Berbizier dément les accusations "surréalistes" de Bénézech

L'ancien manager du XV de France de rugby, Pierre Berbizier, le 18 novembre 2011 [Graham Stuart / AFP/Archives] L'ancien manager du XV de France de rugby, Pierre Berbizier, le 18 novembre 2011 [Graham Stuart / AFP/Archives]

Pierre Berbizier, ex-sélectionneur du XV de France, a démenti mercredi devant le Sénat les "propos surréalistes" de l'ancien pilier Laurent Bénézech qui l'a accusé récemment d'"accompagnement médicalisé à la performance", niant tout dopage organisé dans le rugby mais appelant à la vigilance sur les pratiques individuelles.

"Ce sont des propos surréalistes, déplacés", a déclaré Berbizier, entendu par la commission d'enquête sénatoriale sur le dopage, à sa demande, pour réagir à la charge de son ancien joueur en équipe de France.

Le 30 mai, Bénézech avait fait part devant cette même commission d'enquête de sa "conviction forte" d'avoir été traité à la cortisone durant le Mondial-95, qu'il avait disputé sous les ordres de Berbizier.

"Je démens complètement ces propos qui mettent en cause une fédération qui, en tout cas à l'époque de Lapasset (président de la FFR de 1991 à 2007), n'a jamais trempé là-dedans", a ajouté l'ex-entraîneur du Racing Métro, qui s'est dit "vraiment blessé".

Berbizier a indiqué n'avoir été confronté directement qu'à deux cas de dopage durant sa carrière, impliquant des substances dites récréatives comme le cannabis prises par des joueurs dont il était l'entraîneur. Avant d'avouer avoir été "troublé" par l'évolution morphologique de certains joueurs, notamment de l'hémisphère Sud, et de reconnaître avoir parfois dû lutter contre l'utilisation de créatine par d'autres.

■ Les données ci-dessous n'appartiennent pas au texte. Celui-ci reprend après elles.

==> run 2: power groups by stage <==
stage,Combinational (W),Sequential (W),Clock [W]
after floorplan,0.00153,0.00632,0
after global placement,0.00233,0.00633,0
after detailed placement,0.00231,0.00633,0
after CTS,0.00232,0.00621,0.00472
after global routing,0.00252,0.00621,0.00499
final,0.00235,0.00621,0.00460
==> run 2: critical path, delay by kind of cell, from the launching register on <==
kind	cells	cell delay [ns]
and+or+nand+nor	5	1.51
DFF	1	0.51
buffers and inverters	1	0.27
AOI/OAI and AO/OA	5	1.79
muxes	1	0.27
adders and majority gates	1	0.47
===== config.mk =====
export PLATFORM = sky130hd
export DESIGN_NAME = rx_link_monitor
export DESIGN_NICKNAME = d
export VERILOG_FILES = /design/src/hdl/rx_link_pkg.sv /design/src/hdl/rx_link_monitor.sv
export SDC_FILE = /design/constraint.sdc
export NUM_CORES = 1
export LEC_CHECK = 0
export BUFFER_PORTS_ARGS = -buffer_cell sky130_fd_sc_hd__buf_4
export CAP_MARGIN = 20
export CORE_UTILIZATION = 25
export DETAILED_ROUTE_END_ITERATION = 12
export SLEW_MARGIN = 20
export SYNTH_ARGS = -nofsm -noshare
export SYNTH_HDL_FRONTEND = slang
export SYNTH_SLANG_ARGS = --single-unit

===== constraint.sdc =====
create_clock -name clk -period 2.3 [get_ports clk]
set_input_delay 0.46 -clock clk [delete_from_list [all_inputs] [get_ports clk]]
set_output_delay 0.46 -clock clk [all_outputs]
set_load 0.005 [all_outputs]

"L'équipe de France avait un médecin responsable qui était Marc Bichon, un manager qui était Pierre Berbizier. Je ne pense pas que Marc Bichon ait pris de son fait la responsabilité de mettre en place un protocole médicalisé sans en référer au manager général. Et le manager général Pierre Berbizier - que je connais bien pour l'avoir eu aussi en entraîneur de club - je ne pense pas qu'il ait pris la décision sans en référer au président de la Fédération française de rugby de l'époque", avait-il asséné.